» **EXERCISE AIM**
Give every line below again, exactly as it appears.

===== AVAILABLE DATA

File: config.mk
export PLATFORM = sky130hd
export DESIGN_NAME = burst_read_seq
export DESIGN_NICKNAME = d
export VERILOG_FILES = /design/src/rtl/burst_seq_pkg.sv /design/src/rtl/burst_cfg_regs.sv /design/src/rtl/burst_addr_step.sv /design/src/rtl/burst_ctrl.sv /design/src/rtl/burst_read_seq.sv
export SDC_FILE = /design/constraint.sdc
export NUM_CORES = 1
export LEC_CHECK = 0
export ABC_AREA = 1
export ABC_CLOCK_PERIOD_IN_PS = 1890
export BUFFER_PORTS_ARGS = -buffer_cell sky130_fd_sc_hd__buf_2
export CAP_MARGIN = 0
export CORE_MARGIN = 1
export CORE_UTILIZATION = 54
export DETAILED_ROUTE_END_ITERATION = 7
export GPL_TIMING_DRIVEN = 0
export PLACE_DENSITY = 0.8
export SLEW_MARGIN = 15
export SYNTH_ARGS = -nofsm -noshare
export SYNTH_HDL_FRONTEND = slang
export SYNTH_HIERARCHICAL = 1
export SYNTH_SLANG_ARGS = --single-unit
File: constraint.sdc
create_clock -name clk -period 1.89 [get_ports clk]
set_input_delay 0.0945 -clock clk [delete_from_list [all_inputs] [get_ports clk]]
set_output_delay 0.0945 -clock clk [all_outputs]
set_load 0.01 [all_outputs]
File: src/rtl/burst_seq_pkg.sv
// Package: shared types and helpers for the burst read sequencer.
// Assumes 16-word long groups and 8-word short groups.
package burst_seq_pkg;

    typedef enum logic [2:0] {
        BM_CONT   = 3'd0,
        BM_WRAP8  = 3'd1,
        BM_WRAP16 = 3'd2,
        BM_LIN8   = 3'd3,
        BM_LIN16  = 3'd4
    } burst_mode_e;

    typedef enum logic [1:0] {
        ST_IDLE  = 2'd0,
        ST_WAIT  = 2'd1,
        ST_DATA  = 2'd2,
        ST_STALL = 2'd3
    } seq_state_e;

    localparam int LONG_LOG2  = 4;
    localparam int SHORT_LOG2 = 3;

    // True for the two wrapping modes.
    function automatic logic is_wrap(input burst_mode_e m);
        return (m == BM_WRAP8) || (m == BM_WRAP16);
    endfunction

    // True for every mode with a fixed beat count.
    function automatic logic is_bounded(input burst_mode_e m);
        return m != BM_CONT;
    endfunction

    // Beat count minus one for the bounded modes.
    function automatic logic [LONG_LOG2-1:0] len_m1(input burst_mode_e m);
        if ((m == BM_WRAP8) || (m == BM_LIN8))
            return LONG_LOG2'((1 << SHORT_LOG2) - 1);
        return LONG_LOG2'((1 << LONG_LOG2) - 1);
    endfunction

endpackage

File: src/rtl/burst_cfg_regs.sv
// Configuration register for the burst read sequencer.
// Decodes the mode, latency and early-ready fields from the configuration
// word. Each field is validated on its own, and an illegal value keeps the
// previous setting. Assumes ADDR_W is wide enough to hold EARLY_BIT.
module burst_cfg_regs
    import burst_seq_pkg::*;
#(
    parameter int ADDR_W    = 24,
    parameter int WAIT_W    = 4,
    parameter int MODE_LSB  = 0,
    parameter int WAIT_LSB  = 8,
    parameter int EARLY_BIT = 18,
    parameter int WAIT_RST  = 7,
    parameter int WAIT_MIN  = 2
) (
    input  logic              clk,
    input  logic              rst_n,
    input  logic              cfg_we,
    input  logic [ADDR_W-1:0] cfg_addr,
    output burst_mode_e       mode,
    output logic [WAIT_W-1:0] wait_cyc,
    output logic              early
);

    logic [2:0]        mode_raw;
    logic [WAIT_W-1:0] wait_raw;
    logic              unused_cfg_bits;

    assign mode_raw        = cfg_addr[MODE_LSB +: 3];
    assign wait_raw        = cfg_addr[WAIT_LSB +: WAIT_W];
    assign unused_cfg_bits = ^cfg_addr;

    // Update each field on a write when its new value is legal.
    always_ff @(posedge clk) begin
        if (!rst_n) begin
            mode     <= BM_CONT;
            wait_cyc <= WAIT_W'(WAIT_RST);
            early    <= 1'b0;
        end else if (cfg_we) begin
            if (mode_raw <= 3'(BM_LIN16))
                mode <= burst_mode_e'(mode_raw);
            if (wait_raw >= WAIT_W'(WAIT_MIN))
                wait_cyc <= wait_raw;
            early <= cfg_addr[EARLY_BIT];
        end
    end

    AST_WAIT_LEGAL: assert property (@(posedge clk) disable iff (!rst_n)
        wait_cyc >= WAIT_W'(WAIT_MIN));
    AST_MODE_LEGAL: assert property (@(posedge clk) disable iff (!rst_n)
        cfg_we && (mode_raw > 3'(BM_LIN16)) |=> $stable(mode));

endmodule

==========

» **THE ANSWER**
File: config.mk
export PLATFORM = sky130hd
export DESIGN_NAME = burst_read_seq
export DESIGN_NICKNAME = d
export VERILOG_FILES = /design/src/rtl/burst_seq_pkg.sv /design/src/rtl/burst_cfg_regs.sv /design/src/rtl/burst_addr_step.sv /design/src/rtl/burst_ctrl.sv /design/src/rtl/burst_read_seq.sv
export SDC_FILE = /design/constraint.sdc
export NUM_CORES = 1
export LEC_CHECK = 0
export ABC_AREA = 1
export ABC_CLOCK_PERIOD_IN_PS = 1890
export BUFFER_PORTS_ARGS = -buffer_cell sky130_fd_sc_hd__buf_2
export CAP_MARGIN = 0
export CORE_MARGIN = 1
export CORE_UTILIZATION = 54
export DETAILED_ROUTE_END_ITERATION = 7
export GPL_TIMING_DRIVEN = 0
export PLACE_DENSITY = 0.8
export SLEW_MARGIN = 15
export SYNTH_ARGS = -nofsm -noshare
export SYNTH_HDL_FRONTEND = slang
export SYNTH_HIERARCHICAL = 1
export SYNTH_SLANG_ARGS = --single-unit
File: constraint.sdc
create_clock -name clk -period 1.89 [get_ports clk]
set_input_delay 0.0945 -clock clk [delete_from_list [all_inputs] [get_ports clk]]
set_output_delay 0.0945 -clock clk [all_outputs]
set_load 0.01 [all_outputs]
File: src/rtl/burst_seq_pkg.sv
// Package: shared types and helpers for the burst read sequencer.
// Assumes 16-word long groups and 8-word short groups.
package burst_seq_pkg;

    typedef enum logic [2:0] {
        BM_CONT   = 3'd0,
        BM_WRAP8  = 3'd1,
        BM_WRAP16 = 3'd2,
        BM_LIN8   = 3'd3,
        BM_LIN16  = 3'd4
    } burst_mode_e;

    typedef enum logic [1:0] {
        ST_IDLE  = 2'd0,
        ST_WAIT  = 2'd1,
        ST_DATA  = 2'd2,
        ST_STALL = 2'd3
    } seq_state_e;

    localparam int LONG_LOG2  = 4;
    localparam int SHORT_LOG2 = 3;

    // True for the two wrapping modes.
    function automatic logic is_wrap(input burst_mode_e m);
        return (m == BM_WRAP8) || (m == BM_WRAP16);
    endfunction

    // True for every mode with a fixed beat count.
    function automatic logic is_bounded(input burst_mode_e m);
        return m != BM_CONT;
    endfunction

    // Beat count minus one for the bounded modes.
    function automatic logic [LONG_LOG2-1:0] len_m1(input burst_mode_e m);
        if ((m == BM_WRAP8) || (m == BM_LIN8))
            return LONG_LOG2'((1 << SHORT_LOG2) - 1);
        return LONG_LOG2'((1 << LONG_LOG2) - 1);
    endfunction

endpackage

File: src/rtl/burst_cfg_regs.sv
// Configuration register for the burst read sequencer.
// Decodes the mode, latency and early-ready fields from the configuration
// word. Each field is validated on its own, and an illegal value keeps the
// previous setting. Assumes ADDR_W is wide enough to hold EARLY_BIT.
module burst_cfg_regs
    import burst_seq_pkg::*;
#(
    parameter int ADDR_W    = 24,
    parameter int WAIT_W    = 4,
    parameter int MODE_LSB  = 0,
    parameter int WAIT_LSB  = 8,
    parameter int EARLY_BIT = 18,
    parameter int WAIT_RST  = 7,
    parameter int WAIT_MIN  = 2
) (
    input  logic              clk,
    input  logic              rst_n,
    input  logic              cfg_we,
    input  logic [ADDR_W-1:0] cfg_addr,
    output burst_mode_e       mode,
    output logic [WAIT_W-1:0] wait_cyc,
    output logic              early
);

    logic [2:0]        mode_raw;
    logic [WAIT_W-1:0] wait_raw;
    logic              unused_cfg_bits;

    assign mode_raw        = cfg_addr[MODE_LSB +: 3];
    assign wait_raw        = cfg_addr[WAIT_LSB +: WAIT_W];
    assign unused_cfg_bits = ^cfg_addr;

    // Update each field on a write when its new value is legal.
    always_ff @(posedge clk) begin
        if (!rst_n) begin
            mode     <= BM_CONT;
            wait_cyc <= WAIT_W'(WAIT_RST);
            early    <= 1'b0;
        end else if (cfg_we) begin
            if (mode_raw <= 3'(BM_LIN16))
                mode <= burst_mode_e'(mode_raw);
            if (wait_raw >= WAIT_W'(WAIT_MIN))
                wait_cyc <= wait_raw;
            early <= cfg_addr[EARLY_BIT];
        end
    end

    AST_WAIT_LEGAL: assert property (@(posedge clk) disable iff (!rst_n)
        wait_cyc >= WAIT_W'(WAIT_MIN));
    AST_MODE_LEGAL: assert property (@(posedge clk) disable iff (!rst_n)
        cfg_we && (mode_raw > 3'(BM_LIN16)) |=> $stable(mode));

endmodule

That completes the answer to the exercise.